─── MATERIAL SHOWN ───

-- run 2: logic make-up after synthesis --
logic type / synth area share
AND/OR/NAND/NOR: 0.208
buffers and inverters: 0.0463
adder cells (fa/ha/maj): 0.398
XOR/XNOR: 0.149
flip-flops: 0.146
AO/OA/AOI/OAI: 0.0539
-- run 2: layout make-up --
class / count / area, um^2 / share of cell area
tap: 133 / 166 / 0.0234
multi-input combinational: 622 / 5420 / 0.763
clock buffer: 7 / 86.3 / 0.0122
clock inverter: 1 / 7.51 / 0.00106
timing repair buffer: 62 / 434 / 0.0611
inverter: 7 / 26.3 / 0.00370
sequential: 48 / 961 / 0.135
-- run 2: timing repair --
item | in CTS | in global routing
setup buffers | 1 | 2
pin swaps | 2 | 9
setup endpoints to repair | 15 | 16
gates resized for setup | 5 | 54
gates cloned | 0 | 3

───
─── MATERIAL SHOWN ───

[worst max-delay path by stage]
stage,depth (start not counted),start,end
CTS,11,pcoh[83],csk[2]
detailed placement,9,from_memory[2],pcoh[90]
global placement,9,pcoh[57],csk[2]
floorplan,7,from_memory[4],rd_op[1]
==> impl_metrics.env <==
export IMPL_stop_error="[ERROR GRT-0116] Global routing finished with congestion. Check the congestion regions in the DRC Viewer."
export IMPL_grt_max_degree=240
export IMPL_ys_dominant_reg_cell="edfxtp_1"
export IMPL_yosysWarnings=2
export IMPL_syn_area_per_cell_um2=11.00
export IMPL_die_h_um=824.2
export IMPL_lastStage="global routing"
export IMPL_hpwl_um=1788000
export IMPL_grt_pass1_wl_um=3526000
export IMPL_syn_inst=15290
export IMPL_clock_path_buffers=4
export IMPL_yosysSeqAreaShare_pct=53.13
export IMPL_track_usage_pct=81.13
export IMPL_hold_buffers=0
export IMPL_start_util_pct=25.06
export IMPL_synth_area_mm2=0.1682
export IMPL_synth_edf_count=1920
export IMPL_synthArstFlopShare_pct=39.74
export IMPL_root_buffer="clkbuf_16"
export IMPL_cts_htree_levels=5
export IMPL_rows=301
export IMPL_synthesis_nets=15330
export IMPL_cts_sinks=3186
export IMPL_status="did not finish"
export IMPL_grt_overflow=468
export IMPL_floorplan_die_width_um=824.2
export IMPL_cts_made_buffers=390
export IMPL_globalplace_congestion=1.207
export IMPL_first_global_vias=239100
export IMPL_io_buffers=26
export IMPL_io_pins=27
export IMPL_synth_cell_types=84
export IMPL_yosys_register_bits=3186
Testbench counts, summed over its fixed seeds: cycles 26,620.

───
─── MATERIAL SHOWN ───

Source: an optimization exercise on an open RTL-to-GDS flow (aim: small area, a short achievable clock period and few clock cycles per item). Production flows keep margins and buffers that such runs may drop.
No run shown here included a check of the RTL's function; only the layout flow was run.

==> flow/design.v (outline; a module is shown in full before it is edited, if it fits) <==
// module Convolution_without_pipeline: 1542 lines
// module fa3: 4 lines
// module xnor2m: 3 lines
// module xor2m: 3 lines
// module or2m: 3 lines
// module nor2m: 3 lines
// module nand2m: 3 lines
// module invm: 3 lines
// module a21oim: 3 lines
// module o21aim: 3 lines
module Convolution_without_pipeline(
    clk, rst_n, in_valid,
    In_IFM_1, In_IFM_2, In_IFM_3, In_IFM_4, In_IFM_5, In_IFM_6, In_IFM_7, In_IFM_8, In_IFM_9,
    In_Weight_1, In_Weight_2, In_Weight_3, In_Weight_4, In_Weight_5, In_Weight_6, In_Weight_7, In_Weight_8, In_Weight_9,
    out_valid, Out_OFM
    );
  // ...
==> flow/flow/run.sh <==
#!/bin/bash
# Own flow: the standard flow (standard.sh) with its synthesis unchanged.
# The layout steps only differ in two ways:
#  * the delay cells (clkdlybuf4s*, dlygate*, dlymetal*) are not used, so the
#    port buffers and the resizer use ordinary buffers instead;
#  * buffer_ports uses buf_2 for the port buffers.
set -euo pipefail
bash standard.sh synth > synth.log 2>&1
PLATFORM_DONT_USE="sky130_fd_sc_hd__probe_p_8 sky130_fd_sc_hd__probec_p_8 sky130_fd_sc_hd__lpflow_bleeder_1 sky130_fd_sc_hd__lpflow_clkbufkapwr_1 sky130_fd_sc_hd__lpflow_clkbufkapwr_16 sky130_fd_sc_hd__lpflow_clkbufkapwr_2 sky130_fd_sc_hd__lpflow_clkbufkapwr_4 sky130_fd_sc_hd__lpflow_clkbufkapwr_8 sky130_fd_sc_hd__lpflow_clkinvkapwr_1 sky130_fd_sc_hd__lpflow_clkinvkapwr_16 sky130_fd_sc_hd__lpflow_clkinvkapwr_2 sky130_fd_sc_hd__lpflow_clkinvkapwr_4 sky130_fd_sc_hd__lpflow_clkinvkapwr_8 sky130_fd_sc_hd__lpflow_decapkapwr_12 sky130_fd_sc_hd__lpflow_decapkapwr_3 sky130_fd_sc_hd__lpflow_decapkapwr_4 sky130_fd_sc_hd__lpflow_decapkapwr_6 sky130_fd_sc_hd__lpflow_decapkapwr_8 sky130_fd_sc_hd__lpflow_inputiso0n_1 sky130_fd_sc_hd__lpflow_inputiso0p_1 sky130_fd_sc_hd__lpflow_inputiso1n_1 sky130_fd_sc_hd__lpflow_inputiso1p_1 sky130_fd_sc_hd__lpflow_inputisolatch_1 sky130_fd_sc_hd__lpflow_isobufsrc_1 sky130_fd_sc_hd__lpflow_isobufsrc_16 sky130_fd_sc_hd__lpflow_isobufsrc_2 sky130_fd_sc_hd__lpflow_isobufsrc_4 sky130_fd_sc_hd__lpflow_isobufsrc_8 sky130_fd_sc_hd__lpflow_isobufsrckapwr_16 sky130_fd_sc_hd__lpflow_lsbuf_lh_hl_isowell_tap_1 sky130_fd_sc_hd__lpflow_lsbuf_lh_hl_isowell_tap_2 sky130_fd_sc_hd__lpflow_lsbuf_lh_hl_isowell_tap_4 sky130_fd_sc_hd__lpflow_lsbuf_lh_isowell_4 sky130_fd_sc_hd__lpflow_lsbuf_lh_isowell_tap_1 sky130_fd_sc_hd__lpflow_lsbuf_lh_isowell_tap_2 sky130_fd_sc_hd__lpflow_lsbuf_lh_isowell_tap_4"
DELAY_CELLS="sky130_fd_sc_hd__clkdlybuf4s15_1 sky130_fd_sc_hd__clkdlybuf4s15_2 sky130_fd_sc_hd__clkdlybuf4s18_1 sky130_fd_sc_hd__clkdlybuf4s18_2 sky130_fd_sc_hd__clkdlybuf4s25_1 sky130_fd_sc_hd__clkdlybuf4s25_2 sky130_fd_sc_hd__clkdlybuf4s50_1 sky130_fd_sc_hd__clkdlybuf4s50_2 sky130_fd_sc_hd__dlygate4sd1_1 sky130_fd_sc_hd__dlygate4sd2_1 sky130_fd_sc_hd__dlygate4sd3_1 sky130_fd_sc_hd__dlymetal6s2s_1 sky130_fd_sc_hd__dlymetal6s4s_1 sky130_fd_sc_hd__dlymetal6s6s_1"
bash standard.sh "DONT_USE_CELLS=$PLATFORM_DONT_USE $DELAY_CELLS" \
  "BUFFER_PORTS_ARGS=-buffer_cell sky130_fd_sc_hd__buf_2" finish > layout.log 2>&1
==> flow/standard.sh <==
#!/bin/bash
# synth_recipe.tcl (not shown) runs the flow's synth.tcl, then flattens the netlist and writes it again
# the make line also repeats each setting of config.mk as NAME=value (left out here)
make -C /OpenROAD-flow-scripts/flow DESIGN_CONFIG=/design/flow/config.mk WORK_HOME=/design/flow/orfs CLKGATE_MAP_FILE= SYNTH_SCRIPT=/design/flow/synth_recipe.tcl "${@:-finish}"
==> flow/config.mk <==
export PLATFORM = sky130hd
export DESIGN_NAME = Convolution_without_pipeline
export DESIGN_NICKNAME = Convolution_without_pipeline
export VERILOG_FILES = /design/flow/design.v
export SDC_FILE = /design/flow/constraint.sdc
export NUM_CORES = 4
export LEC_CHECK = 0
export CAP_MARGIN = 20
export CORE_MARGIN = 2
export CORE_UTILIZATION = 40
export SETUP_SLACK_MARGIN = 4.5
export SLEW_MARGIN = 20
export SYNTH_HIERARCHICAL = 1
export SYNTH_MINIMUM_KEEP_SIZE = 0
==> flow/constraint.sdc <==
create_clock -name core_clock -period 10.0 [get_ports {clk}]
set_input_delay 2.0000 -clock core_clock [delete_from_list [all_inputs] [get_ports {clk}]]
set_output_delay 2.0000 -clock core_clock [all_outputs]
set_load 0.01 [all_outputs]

───

▶ [WHAT YOU HAVE TO DO]
Write out only the lines that run from the line containing "global placement,9,pcoh[57],csk[2]" through the line containing "Testbench counts, summed", both included, exactly as they appear above.

▶ [RESPONSE TO THE EXERCISE]
global placement,9,pcoh[57],csk[2]
floorplan,7,from_memory[4],rd_op[1]
==> impl_metrics.env <==
export IMPL_stop_error="[ERROR GRT-0116] Global routing finished with congestion. Check the congestion regions in the DRC Viewer."
export IMPL_grt_max_degree=240
export IMPL_ys_dominant_reg_cell="edfxtp_1"
export IMPL_yosysWarnings=2
export IMPL_syn_area_per_cell_um2=11.00
export IMPL_die_h_um=824.2
export IMPL_lastStage="global routing"
export IMPL_hpwl_um=1788000
export IMPL_grt_pass1_wl_um=3526000
export IMPL_syn_inst=15290
export IMPL_clock_path_buffers=4
export IMPL_yosysSeqAreaShare_pct=53.13
export IMPL_track_usage_pct=81.13
export IMPL_hold_buffers=0
export IMPL_start_util_pct=25.06
export IMPL_synth_area_mm2=0.1682
export IMPL_synth_edf_count=1920
export IMPL_synthArstFlopShare_pct=39.74
export IMPL_root_buffer="clkbuf_16"
export IMPL_cts_htree_levels=5
export IMPL_rows=301
export IMPL_synthesis_nets=15330
export IMPL_cts_sinks=3186
export IMPL_status="did not finish"
export IMPL_grt_overflow=468
export IMPL_floorplan_die_width_um=824.2
export IMPL_cts_made_buffers=390
export IMPL_globalplace_congestion=1.207
export IMPL_first_global_vias=239100
export IMPL_io_buffers=26
export IMPL_io_pins=27
export IMPL_synth_cell_types=84
export IMPL_yosys_register_bits=3186
Testbench counts, summed over its fixed seeds: cycles 26,620.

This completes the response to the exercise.